- **What you have to do**: Check every line of the listing below for "runs", and report how many lines have it, as a number with nothing more.

- **Data supplied**:
────────────────
This design comes from an exercise in tuning for small area, a short achievable clock period and few clock cycles on the open sky130 flow, not from production work. RTL that was checked went through simulation tests only; none was proved equivalent to the original. No functional check of the RTL was part of runs 1, 5 and 6. No activity file was given, so power comes from the tool's default toggle rates.

## design/flow/run.sh

```bash
#!/bin/bash
# synth_recipe.tcl (not shown) runs the flow's synth.tcl, then flattens the netlist and writes it again
# the make line also repeats each setting of config.mk as NAME=value (left out here)
make -C /OpenROAD-flow-scripts/flow DESIGN_CONFIG=/design/flow/config.mk WORK_HOME=/design/flow/orfs CLKGATE_MAP_FILE= SYNTH_SCRIPT=/design/flow/synth_recipe.tcl finish
```

## design/flow/config.mk

```make
export PLATFORM = sky130hd
export DESIGN_NAME = alu_unit
export DESIGN_NICKNAME = alu_unit
export VERILOG_FILES = /design/flow/design.v
export SDC_FILE = /design/flow/constraint.sdc
export NUM_CORES = 4
export LEC_CHECK = 0
export CAP_MARGIN = 20
export CORE_MARGIN = 2
export CORE_UTILIZATION = 40
export SETUP_SLACK_MARGIN = 3.3
export SLEW_MARGIN = 20
export TNS_END_PERCENT = 5
```

## design/flow/constraint.sdc

```tcl
create_clock -name core_clock -period 6.0 [get_ports {clk}]
set_input_delay 1.2000 -clock core_clock [delete_from_list [all_inputs] [get_ports {clk}]]
set_output_delay 1.2000 -clock core_clock [all_outputs]
set_load 0.01 [all_outputs]
```

## design/flow/design.v

```verilog
`timescale 1ns/1ns
package alu_pkg;
	localparam int word_width = 32;
	typedef enum logic [3:0] {
		op_add  = 4'd0,
		op_sub  = 4'd1,
		op_and  = 4'd2,
		op_or   = 4'd3,
		op_not  = 4'd4,
		op_neg  = 4'd5,
		op_shr  = 4'd6,
		op_shra = 4'd7,
		op_shl  = 4'd8,
		op_ror  = 4'd9,
		op_rol  = 4'd10,
		op_mul  = 4'd11
	} alu_op_t;
endpackage
`timescale 1ns/1ns
module alu_shifting (
	input  logic [31:0] a,
	input  logic [4:0]  s,
	input  logic [4:0]  k,
	input  logic        big,
	input  logic        left,
	input  logic        shift,
	input  logic        arith,
	output logic [31:0] c
);
	logic        fill;
	logic [31:0] rot;
	logic [31:0] th;
	logic [31:0] keep;
	assign fill = arith & a[31];
	always_comb begin
		rot = a;
		if (k[0]) rot = {rot[0],    rot[31:1]};
		if (k[1]) rot = {rot[1:0],  rot[31:2]};
		if (k[2]) rot = {rot[3:0],  rot[31:4]};
		if (k[3]) rot = {rot[7:0],  rot[31:8]};
		if (k[4]) rot = {rot[15:0], rot[31:16]};
	end
	always_comb begin
		for (int i = 0; i < 32; i++)
			th[i] = (5'(i) >= s);
	end
	always_comb begin
		if (!shift)
			keep = '1;
		else if (big)
			keep = '0;
		else if (left)
			keep = th;
		else
			for (int i = 0; i < 32; i++)
				keep[i] = th[31 - i];
	end
	assign c = (rot & keep) | ({32{fill}} & ~keep);
endmodule
`timescale 1ns/1ns
module alu_cla_adder #(
	parameter int W = 40
) (
	input  logic [W-1:0] a,
	input  logic [W-1:0] b,
	input  logic         cin,
	output logic [W-1:0] sum
);
	assign sum = a + b + {{(W-1){1'b0}}, cin};
endmodule
`timescale 1ns/1ns
module alu_booth_step (
	input  logic [31:0] m,
	input  logic [3:0]  one,
	input  logic [3:0]  two,
	input  logic [3:0]  neg,
	input  logic [32:0] s_in,
	input  logic [32:0] c_in,
	output logic [32:0] s_out,
	output logic [32:0] c_out,
	output logic [7:0]  s_lo,
	output logic [7:0]  c_lo
);
	logic [32:0]      mx;
	logic [32:0]      m2x;
	logic [3:0][32:0] r;
	logic [40:0]      a0, a1, a2, a3, sx, cx;
	logic [40:0]      s1, c1, s2, c2, s3, c3, s4, c4;
	assign mx  = {m[31], m};
	assign m2x = {m, 1'b0};
	always_comb begin
		for (int i = 0; i < 4; i++)
			r[i] = (({33{one[i]}} & mx) | ({33{two[i]}} & m2x)) ^ {33{neg[i]}};
	end
	assign a0 = {8'd0, ~r[0][32], r[0][31:0]} | (41'd170 << 32);
	assign a1 = {6'd0, ~r[1][32], r[1][31:0], 2'd0};
	assign a2 = {4'd0, ~r[2][32], r[2][31:0], 4'd0};
	assign a3 = {2'd0, ~r[3][32], r[3][31:0], 6'd0};
	assign sx = {8'd0, s_in};
	assign cx = {8'd0, c_in};
	assign s1 = a0 ^ a1 ^ a2;
	assign c1 = {((a0 & a1) | (a0 & a2) | (a1 & a2)), 1'b0};
	assign s2 = a3 ^ sx ^ cx;
	assign c2 = {((a3 & sx) | (a3 & cx) | (sx & cx)), 1'b0};
	assign s3 = s1 ^ c1 ^ s2;
	assign c3 = {((s1 & c1) | (s1 & s2) | (c1 & s2)), 1'b0};
	assign s4 = s3 ^ c3 ^ c2;
	assign c4 = {((s3 & c3) | (s3 & c2) | (c3 & c2)), 1'b0};
	assign s_lo  = s4[7:0];
	assign c_lo  = c4[7:0];
	assign s_out = s4[40:8];
	assign c_out = c4[40:8];
endmodule
module alu_booth_enc (
	input  logic [7:0] b,
	input  logic       bm1,
	output logic [3:0] one,
	output logic [3:0] two,
	output logic [3:0] neg
);
	logic [8:0] bb;
	assign bb = {b, bm1};
	always_comb begin
		for (int i = 0; i < 4; i++) begin
			one[i] = bb[2*i+1] ^ bb[2*i];
			two[i] = (bb[2*i+2] & ~bb[2*i+1] & ~bb[2*i]) |
				(~bb[2*i+2] & bb[2*i+1] & bb[2*i]);
			neg[i] = bb[2*i+2];
		end
	end
endmodule
`timescale 1ns/1ns
module alu_result_stage (
	input  logic        f_sum,
	input  logic        f_and,
	input  logic        f_or,
	input  logic        f_not,
	input  logic        f_sh,
	input  logic [31:0] y,
	input  logic [31:0] b,
	input  logic [31:0] sum,
	input  logic [31:0] shift_c,
	output logic [31:0] result
);
	assign result = ({32{f_sum}} & sum) |
		({32{f_and}} & (y & b)) |
		({32{f_or}} & (y | b)) |
		({32{f_not}} & ~b) |
		({32{f_sh}} & shift_c);
endmodule
`timescale 1ns/1ns
import alu_pkg::*;
module alu_unit (
	input  logic                           clk,
	input  logic                           rst,
	input  logic [alu_pkg::word_width-1:0] bus_in,
	input  logic                           y_load,
	input  alu_pkg::alu_op_t               op,
	input  logic                           op_valid,
	output logic [alu_pkg::word_width-1:0] z_hi,
	output logic [alu_pkg::word_width-1:0] z_lo,
	output logic                           done,
	output logic                           busy
);
	logic        accept;
	logic        acc_mul;
	logic        is_sub;
	logic        is_left;
	logic [31:0] b_r;
	logic        yl_r;
	logic [31:0] a_r;
	logic        f_sub, cin_r;
	logic        f_sq, f_sum, f_and, f_or, f_not, f_sh;
	logic        f_left, f_shift, f_arith, f_big;
	logic [4:0]  f_k;
	logic        vn;
	logic        m1, ph2, ph3, ph4, ph5;
	logic [31:0] y;
	logic [31:0] b_raw;
	logic [31:0] y_next;
	logic        s32;
	logic [32:0] cs;
	logic [7:0]  sl, cl;
	logic        k;
	logic [3:0]  e_one, e_two, e_neg;
	logic [3:0]  n_one, n_two, n_neg;
	logic [3:0]  i_one, i_two, i_neg;
	logic        step;
	logic        step_more;
	logic [31:0] src;
	logic [32:0] negs;
	logic [32:0] st_s_in, st_c_in;
	logic [32:0] st_s, st_c;
	logic [7:0]  st_sl, st_cl;
	logic [8:0]  lo_sum;
	logic [7:0]  lo_byte;
	logic [39:0] add_a, add_b, add_sum;
	logic [31:0] shift_c;
	logic [31:0] result;
	assign accept  = op_valid & ~busy;
	assign acc_mul = accept & (op == op_mul);
	assign is_sub  = (op == op_sub) | (op == op_neg);
	assign is_left = (op == op_shl) | (op == op_rol);
	always_ff @(posedge clk) begin
		if (rst) begin
			yl_r <= 1'b0;
			vn   <= 1'b0;
			m1   <= 1'b0;
			ph2  <= 1'b0;
			ph3  <= 1'b0;
			ph4  <= 1'b0;
			ph5  <= 1'b0;
			busy <= 1'b0;
			done <= 1'b0;
		end else begin
			yl_r <= y_load & ~busy;
			vn   <= accept & (op != op_mul);
			m1   <= acc_mul;
			ph2  <= m1;
			ph3  <= ph2;
			ph4  <= ph3;
			ph5  <= ph4;
			busy <= acc_mul | m1 | ph2 | ph3;
			done <= vn | ph5;
		end
	end
	always_ff @(posedge clk) begin
		if (rst || ph4)
			b_r <= '0;
		else if (!busy)
			b_r <= bus_in ^ {32{is_sub}};
		if (step)
			a_r <= st_s[31:0];
		else
			a_r <= y_next & {32{(op == op_add) | (op == op_sub)}};
		f_sub   <= is_sub;
		cin_r   <= ph4 ? lo_sum[8] : (accept & is_sub);
		f_sq    <= accept & is_sub;
		f_sum   <= accept & ((op == op_add) | is_sub);
		f_and   <= accept & (op == op_and);
		f_or    <= accept & (op == op_or);
		f_not   <= accept & (op == op_not);
		f_sh    <= accept & (op >= op_shr) & (op <= op_rol);
		f_left  <= is_left;
		f_shift <= (op == op_shr) | (op == op_shra) | (op == op_shl);
		f_arith <= (op == op_shra);
		f_big   <= |bus_in[31:5];
		f_k     <= is_left ? (5'd0 - bus_in[4:0]) : bus_in[4:0];
	end
	assign b_raw  = b_r ^ {32{f_sub}};
	assign y_next = yl_r ? b_raw : y;
	always_ff @(posedge clk) begin
		if (rst)
			y <= '0;
		else if (busy && y_load)
			y <= bus_in;
		else
			y <= y_next;
	end
	assign step      = m1 | ph2 | ph3 | ph4;
	assign step_more = m1 | ph2 | ph3;
	assign src       = m1 ? y : z_lo;
	alu_booth_enc u_enc_next (
		.b   (src[15:8]),
		.bm1 (src[7]),
		.one (n_one),
		.two (n_two),
		.neg (n_neg)
	);
	alu_booth_enc u_enc_first (
		.b   (y_next[7:0]),
		.bm1 (1'b0),
		.one (i_one),
		.two (i_two),
		.neg (i_neg)
	);
	always_ff @(posedge clk) begin
		if (step_more) begin
			e_one <= n_one;
			e_two <= n_two;
			e_neg <= n_neg;
		end else begin
			e_one <= i_one;
			e_two <= i_two;
			e_neg <= i_neg;
		end
	end
	always_comb begin
		negs = '0;
		for (int j = 0; j < 16; j++)
			negs[2*j] = y[2*j+1];
	end
	assign st_s_in = {s32, a_r};
	assign st_c_in = cs | (negs & {33{m1}});
	alu_booth_step u_step (
		.m     (b_r),
		.one   (e_one),
		.two   (e_two),
		.neg   (e_neg),
		.s_in  (st_s_in),
		.c_in  (st_c_in),
		.s_out (st_s),
		.c_out (st_c),
		.s_lo  (st_sl),
		.c_lo  (st_cl)
	);
	assign lo_sum = {1'b0, sl} + {1'b0, cl} + {8'd0, k};
	always_ff @(posedge clk) begin
		cs  <= step ? st_c : '0;
		sl  <= st_sl;
		cl  <= st_cl;
		s32 <= step ? st_s[32] : 1'b1;
		k   <= step & ~m1 & lo_sum[8];
	end
	assign add_a = {a_r, sl & {8{ph5}}};
	assign add_b = {b_r | cs[31:0], (cl & {8{ph5}}) | {8{f_sq}}};
	alu_cla_adder #(.W(40)) u_adder (
		.a   (add_a),
		.b   (add_b),
		.cin (cin_r),
		.sum (add_sum)
	);
	alu_shifting u_shifter (
		.a     (y),
		.s     (b_r[4:0]),
		.k     (f_k),
		.big   (f_big),
		.left  (f_left),
		.shift (f_shift),
		.arith (f_arith),
		.c     (shift_c)
	);
	alu_result_stage u_result (
		.f_sum   (f_sum),
		.f_and   (f_and),
		.f_or    (f_or),
		.f_not   (f_not),
		.f_sh    (f_sh),
		.y       (y),
		.b       (b_r),
		.sum     (add_sum[39:8]),
		.shift_c (shift_c),
		.result  (result)
	);
	assign lo_byte = ph5 ? add_sum[7:0] : lo_sum[7:0];
	always_ff @(posedge clk) begin
		z_hi <= add_sum[39:8] & {32{ph5}};
		z_lo <= result | ({lo_byte, src[31:8]} & {32{step | ph5}});
	end
endmodule
```

==> flow_summary.json, run 1 <==
{
  "portBuffers": 105,
  "finalSetupViolCount": 0,
  "antenna_found_initial": 0,
  "multi_input_area_um2": 15280,
  "hold_viol_final": 0,
  "clock_latency_ns": 0.61,
  "synth_most_common_cell": "dfxtp_1",
  "synth_area_leaders": "dfxtp_1 (23%), fa_1 (12%), xnor2_1 (8.2%)",
  "syn_area_um2": 21410,
  "powerDensity_nw_per_um2": 293.5,
  "critPathRequiredTime_ns": 6.48,
  "cts_max_level": 1,
  "firstDrtPassIters": 6,
  "overflow": 0,
  "synth_top_area_cell": "dfxtp_1",
  "wl_met3_mm": 10.48,
  "cp-end-kind": "register",
  "drive_gt1_share_pct": 14.10,
  "synth_ff_type": "dfxtp_1",
  "slowest_stage": "dfxtp_2",
  "dpl_worst_slack_ns": 2.335,
  "area_delta_synth_final_pct": 17.93,
  "wl_met1_mm": 36.19,
  "reg2reg_depth": 10,
  "synthTopCellsByCount": "dfxtp_1 (246), nand2_1 (234), a21oi_1 (207)",
  "finalPower_mw": 7.410,
  "vias": 20490,
  "num_rows": 84,
  "maxCapViolCount": 0,
  "hp-class": "reg -> reg",
  "diodes": 0,
  "wire_per_inst_um": 27.80,
  "drv_slew": 0,
  "grt_pass1_vias": 19181,
  "nets": 2848,
  "crit_path_max_fanout": 13,
  "cts_buffers": 29,
  "dp_hpwl_mm": 65.19,
  "drc": 0,
  "fin_area_um2": 25250,
  "gp_congestion": 1.092,
  "critPathTopFamily": "compound AO/OA/AOI/OAI gates",
  "max-slew-margin-rel_pct": 24.73,
  "path_cells": "or2_2 > ha_1 > a21o_1 > a21oi_1 > o21bai_1 > a211oi_2 > buf_4 > o21ai_2 > nor4b_1 > or3_1",
  "ys_ff_latch": 246,
  "die_h_um": 235.3,
  "hold_end": "done",
  "worst-path-buf-inv": 1,
  "place_area_um2": 22820,
  "syn_inst": 2613,
  "path_class": "reg -> reg",
  "hp-start": "vn",
  "syn_avg_cell_area_um2": 8.193,
  "hold_ws_ns": 0.4397,
  "synth-edff-count": 0,
  "grt_max_degree": 70,
  "r2r_start": "b_r[17]",
  "fmax_ghz": 0.3168,
  "cts_hold_buffers": 0,
  "critPathLaunchType": "register",
  "peakVddDrop_uv": 241.3,
  "root_buffer": "clkbuf_16",
  "synth.distinct_cells": 69,
  "num-fill-cells": 5059,
  "cts.reportedPaths.clkPinSlew_ns": 0.07,
  "clock-sinks": 246,
  "io-pin-count": 106,
  "tightest_slew_ns": 1.129,
  "r2r_end": "z_lo[28]",
  "async_reset_ff_share_pct": 0,
  "p_leak_nw": 10.13,
  "initial_core_util_pct": 40.58,
  "yosysSeqAreaShare_pct": 23.00,
  "skew_ns": 0.02635,
  "yosys_warnings": 4,
  "slowest_delay_ns": 0.47,
  "clock_path_buffers": 3,
  "die_area_um2": 55390,
  "syn_nets": 2843,
  "coreArea_um2": 52760,
  "die_x_um": 235.3,
  "drtIter0Drc": 2833,
  "finalCritPeriodShare_pct": 52.60,
  "outcome": "finished clean",
  "grt_pass1_wl_mm": 132.1,
  "drt-vias-per-instance": 6.159,
  "grt_use_total_pct": 32.22,
  "met2_length_mm": 38.99,
  "fin_ws_ns": 2.844,
  "routed.top_layer": "met4",
  "yosysTopAreaCellShare_pct": 23.00,
  "fin_tns_setup_ns": 0,
  "crit_arrival_ns": 3.63,
  "finalCriticalPeriod_ns": 3.156,
  "hold_depth": 2,
  "regArea_um2": 5034,
  "rsz0062_at_grt": "true",
  "cts_tree": "done",
  "finalWirelength_mm": 92.48,
  "ant_nets": 0,
  "reg2reg_slack_ns": 2.84
}
==> worst max-delay path by stage <==
stage	depth (start not counted)	slack [ns]	from	to
floorplan	15	2.90	ph5	z_lo[26]
global placement	4	2.37	op[1]	a_r[18]
detailed placement	4	2.34	op[1]	a_r[2]
CTS	14	2.87	ph5	z_lo[18]
global route	14	2.81	ph5	z_lo[18]
finish	10	2.84	b_r[17]	z_lo[28]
────────────────
- **Answer space**: 2